Problem requirements ▸
Down to the last line, reproduce the data below exactly.

Listed entries ▸
§

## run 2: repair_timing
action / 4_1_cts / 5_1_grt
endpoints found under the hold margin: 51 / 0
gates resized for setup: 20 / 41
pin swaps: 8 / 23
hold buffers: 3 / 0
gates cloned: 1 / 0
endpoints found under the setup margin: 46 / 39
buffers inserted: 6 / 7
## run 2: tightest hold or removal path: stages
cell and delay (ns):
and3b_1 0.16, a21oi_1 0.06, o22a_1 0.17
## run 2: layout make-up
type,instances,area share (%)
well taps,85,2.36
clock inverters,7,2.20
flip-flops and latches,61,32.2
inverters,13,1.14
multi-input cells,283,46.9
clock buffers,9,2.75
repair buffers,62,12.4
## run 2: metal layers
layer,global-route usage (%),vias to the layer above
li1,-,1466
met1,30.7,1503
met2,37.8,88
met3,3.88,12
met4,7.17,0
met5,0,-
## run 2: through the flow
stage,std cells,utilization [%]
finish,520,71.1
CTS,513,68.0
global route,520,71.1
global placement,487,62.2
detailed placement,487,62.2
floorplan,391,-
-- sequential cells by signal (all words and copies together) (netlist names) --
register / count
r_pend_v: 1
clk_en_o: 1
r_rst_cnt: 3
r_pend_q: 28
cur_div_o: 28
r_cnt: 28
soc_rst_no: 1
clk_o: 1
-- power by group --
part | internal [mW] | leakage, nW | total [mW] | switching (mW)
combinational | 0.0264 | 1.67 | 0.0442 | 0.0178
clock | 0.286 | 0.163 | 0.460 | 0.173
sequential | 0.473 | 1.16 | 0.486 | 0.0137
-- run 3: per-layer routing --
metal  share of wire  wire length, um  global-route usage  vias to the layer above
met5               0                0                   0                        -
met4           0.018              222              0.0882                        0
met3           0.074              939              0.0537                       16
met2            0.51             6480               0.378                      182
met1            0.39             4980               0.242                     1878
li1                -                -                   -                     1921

§

Answer below ▸
## run 2: repair_timing
action / 4_1_cts / 5_1_grt
endpoints found under the hold margin: 51 / 0
gates resized for setup: 20 / 41
pin swaps: 8 / 23
hold buffers: 3 / 0
gates cloned: 1 / 0
endpoints found under the setup margin: 46 / 39
buffers inserted: 6 / 7
## run 2: tightest hold or removal path: stages
cell and delay (ns):
and3b_1 0.16, a21oi_1 0.06, o22a_1 0.17
## run 2: layout make-up
type,instances,area share (%)
well taps,85,2.36
clock inverters,7,2.20
flip-flops and latches,61,32.2
inverters,13,1.14
multi-input cells,283,46.9
clock buffers,9,2.75
repair buffers,62,12.4
## run 2: metal layers
layer,global-route usage (%),vias to the layer above
li1,-,1466
met1,30.7,1503
met2,37.8,88
met3,3.88,12
met4,7.17,0
met5,0,-
## run 2: through the flow
stage,std cells,utilization [%]
finish,520,71.1
CTS,513,68.0
global route,520,71.1
global placement,487,62.2
detailed placement,487,62.2
floorplan,391,-
-- sequential cells by signal (all words and copies together) (netlist names) --
register / count
r_pend_v: 1
clk_en_o: 1
r_rst_cnt: 3
r_pend_q: 28
cur_div_o: 28
r_cnt: 28
soc_rst_no: 1
clk_o: 1
-- power by group --
part | internal [mW] | leakage, nW | total [mW] | switching (mW)
combinational | 0.0264 | 1.67 | 0.0442 | 0.0178
clock | 0.286 | 0.163 | 0.460 | 0.173
sequential | 0.473 | 1.16 | 0.486 | 0.0137
-- run 3: per-layer routing --
metal  share of wire  wire length, um  global-route usage  vias to the layer above
met5               0                0                   0                        -
met4           0.018              222              0.0882                        0
met3           0.074              939              0.0537                       16
met2            0.51             6480               0.378                      182
met1            0.39             4980               0.242                     1878
li1                -                -                   -                     1921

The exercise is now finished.